By standard definition, “ambiguity aversion” is the preference for known risks over unknown risks, the known unknowns over the unknown unknowns. A recent paper discusses the portfolio-level consequences of this aversion.
The paper, written by Valery Polkovnichenko and Hui (Grace) Wang, explains that for an ambiguity-neutral investor, “adding active portfolio with statistically significant alpha always implies efficiency gain relative to the optimal portfolio of factors.” But that is not the case for an ambiguity-averse investor, who must get an efficiency gain above a certain threshold for the new active alpha to be worthwhile. The size of that threshold will depend on uncertainty about the factors, and about the expected returns of the active portfolio.
Polkovnichenko is with the division of research and statistics at the Federal Reserve. Wang is a Ph.D. candidate at the University of Texas at Dallas, School of Management.
Polovnichenko and Wang are advancing a line of research that predates modern portfolio theory. It goes back to Frank Knight’s 1921 essay, “Risk, uncertainty, and profit.” [That publication date precedes the birth of Harry Markowitz by six years.] Knight wrote of “the fundamental distinction between the reward for taking a known risk and that for assuming a risk whose value itself is not known.” A known risk can be treated as an “effective certainty,” that is, we are certain about the probability of the relevant outcomes.
Former Secretary of Defense Donald Rumsfeld famously paraphrased Knight’s reasoning in the run-up to the 2003 Iraq War. Asked about whether various terrorist groups really had ties to Iraq, Rumsfeld say that there are “known knowns,” “known unknowns,” and then “unknown unknowns.” Asked to return to the terrorism question with the help of those labels, he said, “I’m not going to say which it is.”
But getting back to the scholarly study of finance: in 1976, Roger W. Klein and Vijay S. Bawa wrote of “The effect of estimation risk on optimal portfolio choice.” They argued that “traditional analysis neglects estimation risk by treating the estimated parameters as if they were the true parameters to determine the optimal choice under uncertainty.” Klein and Bawa found that for normally distributed returns and invariant priors, treating the estimated parameters as the true parameters works well enough. Once those two conditions are relaxed, it’s Katie, bar the door!
An Asset Exclusion Threshold
Polkovnichenko and Wang say that they are working from a theoretical framework developed by Lorenzo Garlappi and two colleagues in 2007, in a paper for The Review of Financial Studies. Garlappi et al. created a model for investors with “multiple priors and aversion to ambiguity.” They also laid out some conditions for further such modeling: the guidelines involved should be “flexible enough to allow for different degrees of uncertainty about expected returns … and also about the return-generating model.”

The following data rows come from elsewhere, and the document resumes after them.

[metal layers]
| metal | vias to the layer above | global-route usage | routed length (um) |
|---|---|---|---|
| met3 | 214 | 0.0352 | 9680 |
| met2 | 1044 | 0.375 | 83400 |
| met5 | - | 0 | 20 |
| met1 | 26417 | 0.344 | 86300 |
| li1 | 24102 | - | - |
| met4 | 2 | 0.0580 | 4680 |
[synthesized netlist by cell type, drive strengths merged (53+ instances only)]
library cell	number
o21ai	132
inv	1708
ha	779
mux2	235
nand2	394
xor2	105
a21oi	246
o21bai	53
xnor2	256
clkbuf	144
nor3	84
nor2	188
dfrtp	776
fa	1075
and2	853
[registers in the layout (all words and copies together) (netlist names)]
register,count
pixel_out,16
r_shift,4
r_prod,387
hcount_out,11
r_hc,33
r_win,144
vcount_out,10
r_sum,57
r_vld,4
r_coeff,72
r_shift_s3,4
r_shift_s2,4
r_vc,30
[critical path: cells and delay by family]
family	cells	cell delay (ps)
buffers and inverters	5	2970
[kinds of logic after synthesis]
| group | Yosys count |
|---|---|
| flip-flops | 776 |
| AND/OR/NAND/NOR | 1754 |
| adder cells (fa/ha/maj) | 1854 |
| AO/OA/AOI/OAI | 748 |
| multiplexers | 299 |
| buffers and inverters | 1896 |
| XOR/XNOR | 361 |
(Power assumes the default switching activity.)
$ cat src/flat_wrapper.sv
// flat-port wrapper written by rule: the top's interface ports become plain ports
module dma_priority_arbiter_flat 
#(
    parameter int NUM_CH = 4,
    parameter int CH_W   = 2
)
  (CLK, RESET_N, bus_DREQ, bus_DREQ_POL, bus_DACK_POL, bus_ROT_PRI, bus_CTRL_DIS, bus_MASK, bus_SW_REQ, bus_HLDA, bus_EOP_DONE, bus_HRQ, bus_DACK, bus_ACTIVE_CH, bus_CH_VALID, bus_REQ_STATUS);
  dma_priority_arbiter_if #(.NUM_CH(NUM_CH), .CH_W(CH_W)) bus_i ();
  input  logic CLK;
  input  logic RESET_N;
  input wire logic [$bits(bus_i.DREQ)-1:0] bus_DREQ;
  input wire logic [$bits(bus_i.DREQ_POL)-1:0] bus_DREQ_POL;
  input wire logic [$bits(bus_i.DACK_POL)-1:0] bus_DACK_POL;
  input wire logic [$bits(bus_i.ROT_PRI)-1:0] bus_ROT_PRI;
  input wire logic [$bits(bus_i.CTRL_DIS)-1:0] bus_CTRL_DIS;
  input wire logic [$bits(bus_i.MASK)-1:0] bus_MASK;
  input wire logic [$bits(bus_i.SW_REQ)-1:0] bus_SW_REQ;
  input wire logic [$bits(bus_i.HLDA)-1:0] bus_HLDA;
  input wire logic [$bits(bus_i.EOP_DONE)-1:0] bus_EOP_DONE;
  output wire logic [$bits(bus_i.HRQ)-1:0] bus_HRQ;
  output wire logic [$bits(bus_i.DACK)-1:0] bus_DACK;
  output wire logic [$bits(bus_i.ACTIVE_CH)-1:0] bus_ACTIVE_CH;
  output wire logic [$bits(bus_i.CH_VALID)-1:0] bus_CH_VALID;
  output wire logic [$bits(bus_i.REQ_STATUS)-1:0] bus_REQ_STATUS;
  assign bus_i.DREQ = bus_DREQ;
  assign bus_i.DREQ_POL = bus_DREQ_POL;
  assign bus_i.DACK_POL = bus_DACK_POL;
  assign bus_i.ROT_PRI = bus_ROT_PRI;
  assign bus_i.CTRL_DIS = bus_CTRL_DIS;
  assign bus_i.MASK = bus_MASK;
  assign bus_i.SW_REQ = bus_SW_REQ;
  assign bus_i.HLDA = bus_HLDA;
  assign bus_i.EOP_DONE = bus_EOP_DONE;
  assign bus_HRQ = bus_i.HRQ;
  assign bus_DACK = bus_i.DACK;
  assign bus_ACTIVE_CH = bus_i.ACTIVE_CH;
  assign bus_CH_VALID = bus_i.CH_VALID;
  assign bus_REQ_STATUS = bus_i.REQ_STATUS;
  dma_priority_arbiter #(.NUM_CH(NUM_CH), .CH_W(CH_W)) u_core (.CLK(CLK), .RESET_N(RESET_N), .bus(bus_i));
endmodule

Building on that work, Polkovnichenko and Wang propose using an “asset exclusion threshold.”
They are also indebted to the work of R. Gibbons, Tephena Ross, and Jay Shanken, who in 1988 offered a test for the efficiency of a portfolio. GRS were implicitly working for the sort of ambiguity neutral investor mentioned above. Polkovnichenko and Wang make the point that their exclusion threshold is not redundant relative to the GRS statistic. They go a little further, saying that the GRS test “may indicate statistically significant alpha at conventional levels and nevertheless a sufficient ambiguity about mean return.”
Polkovnichenko and Wang say that an alpha ambitious investor working with the GRS test will be required to “hold assets with ambiguous return distribution and for sufficiently high ambiguity this tradeoff is not attractive.”

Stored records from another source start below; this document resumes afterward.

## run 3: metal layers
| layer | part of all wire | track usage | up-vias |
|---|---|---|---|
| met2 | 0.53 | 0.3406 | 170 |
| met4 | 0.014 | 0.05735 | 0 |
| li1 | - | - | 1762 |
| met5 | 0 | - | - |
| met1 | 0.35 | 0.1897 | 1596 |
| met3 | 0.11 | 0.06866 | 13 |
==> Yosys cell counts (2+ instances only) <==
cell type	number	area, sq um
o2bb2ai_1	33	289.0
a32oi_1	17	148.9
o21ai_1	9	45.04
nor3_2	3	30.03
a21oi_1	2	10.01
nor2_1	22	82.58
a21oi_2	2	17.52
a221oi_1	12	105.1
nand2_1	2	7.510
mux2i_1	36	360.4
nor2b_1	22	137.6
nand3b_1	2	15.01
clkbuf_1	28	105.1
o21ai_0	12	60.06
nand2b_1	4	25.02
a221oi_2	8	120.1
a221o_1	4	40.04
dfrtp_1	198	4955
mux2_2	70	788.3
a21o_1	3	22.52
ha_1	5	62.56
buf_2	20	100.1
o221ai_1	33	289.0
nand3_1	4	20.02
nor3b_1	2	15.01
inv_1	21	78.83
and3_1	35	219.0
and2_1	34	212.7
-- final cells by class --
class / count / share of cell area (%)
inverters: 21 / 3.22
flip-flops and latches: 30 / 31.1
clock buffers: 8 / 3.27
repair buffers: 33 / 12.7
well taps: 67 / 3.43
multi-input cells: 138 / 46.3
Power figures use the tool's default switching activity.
[config.mk]
export PLATFORM = sky130hd
export DESIGN_NAME = product_accumulator
export DESIGN_NICKNAME = d
export VERILOG_FILES = /design/src/rtl/arith_pkg.sv /design/src/rtl/product_accumulator.sv
export SDC_FILE = /design/constraint.sdc
export NUM_CORES = 1
export LEC_CHECK = 0
export CAP_MARGIN = 10
export CORE_MARGIN = 5
export CORE_UTILIZATION = 45
export CTS_CLUSTER_SIZE = 8
export DETAILED_ROUTE_END_ITERATION = 12
export PLACE_DENSITY_LB_ADDON = 0.12
export SYNTH_ARGS = -nofsm -noshare
export SYNTH_HDL_FRONTEND = slang
export SYNTH_SLANG_ARGS = --single-unit
[constraint.sdc]
create_clock -name clk -period 6.6 [get_ports clk]
set_input_delay 1.65 -clock clk [delete_from_list [all_inputs] [get_ports clk]]
set_output_delay 1.65 -clock clk [all_outputs]
set_load 0.01 [all_outputs]
[src/rtl/arith_pkg.sv]
// ============================================================================
// Module      : arith_pkg
// Description : Shared arithmetic constants and the accumulator state type
//               for product_accumulator.
// Contents    : PROD_W_DEF, ACC_W_DEF, CNT_W_DEF - default widths
//               acc_state_e                      - ACCUM / HOLD state encoding
// Revision    : 1.0 - initial release
// ============================================================================
`default_nettype none

package arith_pkg;

  localparam int PROD_W_DEF = 8;
  localparam int ACC_W_DEF  = 12;
  localparam int CNT_W_DEF  = 5;

  // ACCUM: collecting products; HOLD: presenting a finished frame result.
  typedef enum logic [0:0] {
    ST_ACCUM = 1'b0,
    ST_HOLD  = 1'b1
  } acc_state_e;

endpackage : arith_pkg

`default_nettype wire

[src/rtl/product_accumulator.sv]
// ============================================================================
// Module      : product_accumulator
// Description : Sums a frame of unsigned multiplier products (valid/ready in,
//               valid/ready out). A beat with in_last closes the frame; its
//               sum, beat count and sticky overflow are held until the
//               downstream handshake, after which a new frame starts.
// Ports       : clk, rst        - clock, synchronous active-high reset
//               in_valid/ready  - upstream handshake
//               in_data         - unsigned product (PROD_W)
//               in_last         - closes the current frame
//               out_valid/ready - downstream handshake
//               out_sum         - frame sum mod 2^ACC_W
//               out_count       - beats in frame, saturating at 2^CNT_W-1
//               out_ovf         - sum wrapped at least once in the frame
// Revision    : 1.0 - initial release
// ============================================================================
`default_nettype none

module product_accumulator
  import arith_pkg::*;
#(
  parameter int PROD_W = PROD_W_DEF,
  parameter int ACC_W  = ACC_W_DEF,
  parameter int CNT_W  = CNT_W_DEF
) (
  input  logic              clk,
  input  logic              rst,
  input  logic              in_valid,
  output logic              in_ready,
  input  logic [PROD_W-1:0] in_data,
  input  logic              in_last,
  output logic              out_valid,
  input  logic              out_ready,
  output logic [ACC_W-1:0]  out_sum,
  output logic [CNT_W-1:0]  out_count,
  output logic              out_ovf
);

  acc_state_e        state_q, state_d;
  logic [ACC_W-1:0]  acc_q,   acc_d;
  logic [CNT_W-1:0]  cnt_q,   cnt_d;
  logic              ovf_q,   ovf_d;
  logic [ACC_W-1:0]  sum_q,   sum_d;
  logic [CNT_W-1:0]  ocnt_q,  ocnt_d;
  logic              oovf_q,  oovf_d;

  logic              w_accept;
  logic              w_release;
  logic [ACC_W:0]    w_add;      // one extra bit captures the carry-out
  logic [ACC_W-1:0]  w_acc_nxt;
  logic [CNT_W-1:0]  w_cnt_nxt;
  logic              w_ovf_nxt;

  assign w_accept  = in_valid && (state_q == ST_ACCUM);
  assign w_release = out_ready && (state_q == ST_HOLD);

  assign w_add     = {1'b0, acc_q} + {{(ACC_W + 1 - PROD_W){1'b0}}, in_data};
  assign w_acc_nxt = w_add[ACC_W-1:0];
  assign w_ovf_nxt = ovf_q | w_add[ACC_W];
  assign w_cnt_nxt = (cnt_q == {CNT_W{1'b1}}) ? cnt_q : cnt_q + CNT_W'(1);

  // State register (plus datapath registers sharing the same reset)
  always_ff @(posedge clk) begin
    if (rst) begin
      state_q <= ST_ACCUM;
      acc_q   <= '0;
      cnt_q   <= '0;
      ovf_q   <= 1'b0;
      sum_q   <= '0;
      ocnt_q  <= '0;
      oovf_q  <= 1'b0;
    end else begin
      state_q <= state_d;
      acc_q   <= acc_d;
      cnt_q   <= cnt_d;
      ovf_q   <= ovf_d;
      sum_q   <= sum_d;
      ocnt_q  <= ocnt_d;
      oovf_q  <= oovf_d;
    end
  end

  // Next-state and datapath update
  always_comb begin
    state_d = state_q;
    acc_d   = acc_q;
    cnt_d   = cnt_q;
    ovf_d   = ovf_q;
    sum_d   = sum_q;
    ocnt_d  = ocnt_q;
    oovf_d  = oovf_q;
    case (state_q)
      ST_ACCUM: begin
        if (w_accept) begin
          acc_d = w_acc_nxt;
          cnt_d = w_cnt_nxt;
          ovf_d = w_ovf_nxt;
          if (in_last) begin
            // Result includes the closing beat itself.
            sum_d   = w_acc_nxt;
            ocnt_d  = w_cnt_nxt;
            oovf_d  = w_ovf_nxt;
            state_d = ST_HOLD;
          end
        end
      end
      ST_HOLD: begin
        if (w_release) begin
          acc_d   = '0;
          cnt_d   = '0;
          ovf_d   = 1'b0;
          state_d = ST_ACCUM;
        end
      end
      default: state_d = ST_ACCUM;
    endcase
  end

  // Outputs
  always_comb begin
    in_ready  = (state_q == ST_ACCUM);
    out_valid = (state_q == ST_HOLD);
    out_sum   = sum_q;
    out_count = ocnt_q;
    out_ovf   = oovf_q;
  end

endmodule : product_accumulator

`default_nettype wire

# Word level (Yosys, flattened, before mapping)
# Index checks and enable logic that the tools add are counted.
[op_classes] addsub=2 mul=0 n_div=0 n_lt_le_gt_ge=0 n_eq_ne=3 shifts=0 muxes=14 bitwise_logic=2 reduce_logical=4
[ops] op="$mux 12" count=2
[ops] op="$pmux 12 s2" count=1
[ops] op="$mux 5" count=3
[ops] op="$add 12x8->13" count=1
[ops] op="$pmux 5 s2" count=1
[ops] op="$add 5x1->5 const B" count=1
[ops] op="$eq 5x5->1 const B" count=1
[ops] op="$mux 1" count=5
[ops] op="$ne 2x1->1 const B" count=2
[ops] op="$pmux 1 s2" count=2
[ops] op="$reduce_and 3->1" count=1
[ops] op="$logic_and 1x1->1" count=2
[ops] op="$reduce_and 2->1" count=1
[ops] op="$not 1->1" count=1
[ops] op="$or 1x1->1" count=1
[totals] ff_bits=37 latch_bits=0 mem_bits_rw=0 romBits=0 in_bits=13 output_inout_bits=20 elab_cells=32 memories=0

# Logic depth before layout (Yosys ltp)
[depth] word_depth=4 ltp_mapped=8 ltp_nobuf=8

# Worst setup path before layout
# Ideal clock, no wire load.
[synth_path] path_type="input to register" startpoint="input in_data[0]" endpoint="register acc_q[10]" setup_time_ns=0.074 arrival_time_ns=3.220 required_time_ns=6.526 path_slack_ns=3.306 stages=8 n_path_buf=0 cell_sequence="ha_1 inv_1 fa_1 nand2b_1 a211oi_2 o21ai_1 or3_1 a31oi_1"
[synth_between] elab_chain_cells=3
[synth_rtl] element="start: declaration" line="product_accumulator.sv:30" source="input logic [PROD_W-1:0] in_data,"
[synth_rtl] element="$add 12x8->13" line="product_accumulator.sv:57" source="assign w_add = {1'b0, acc_q} + {{(ACC_W + 1 - PROD_W){1'b0}}, in_data};"
[synth_rtl] element="$mux 12" line="product_accumulator.sv:94" source="if (w_accept) begin"
[synth_rtl] element="$pmux 12 s2" line="product_accumulator.sv:92" source="case (state_q)"
[synth_rtl] element="end signal: assignment" line="product_accumulator.sv:66" source="acc_q <= '0;"
[synth_rtl] element="end signal: assignment" line="product_accumulator.sv:74" source="acc_q <= acc_d;"
[synth_rtl] element="end: declaration" line="product_accumulator.sv:40" source="logic [ACC_W-1:0] acc_q, acc_d;"
# No other way between the ends. The select of a mux whose other input is x is not followed.
# A chain may end at the register's enable or synchronous reset.

# Worst setup path in the final report
[layout_path] startpoint="input in_valid" endpoint="register sum_q[7], in the netlist out_sum[7]"
[layout_between] elab_chain_cells=2
[layout_rtl] element="start: declaration" line="product_accumulator.sv:28" source="input logic in_valid,"
[layout_rtl] element="$logic_and 1x1->1" line="product_accumulator.sv:54" source="assign w_accept = in_valid && (state_q == ST_ACCUM);"
[layout_rtl] element="$reduce_and 3->1 (no line)"
[layout_rtl] element="end signal: assignment" line="product_accumulator.sv:77" source="sum_q <= sum_d;"
[layout_rtl] element="end: declaration" line="product_accumulator.sv:43" source="logic [ACC_W-1:0] sum_q, sum_d;"
# No other way between the ends.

Other Work by Polkovnichenko
Polkovnichenko has been writing about ambiguity aversion since at least 2010, when he wrote a paper that concluded that even for pure factor portfolios, “pricing errors may be non-zero and would not be eliminated by ambiguity-averse arbitrageurs.” Even if one assumes that agents can learn from the return-generating process over time, he added, the pricing errors induced by volatility would remain “quantitatively significant” he said, after adjusting for the effects of learning.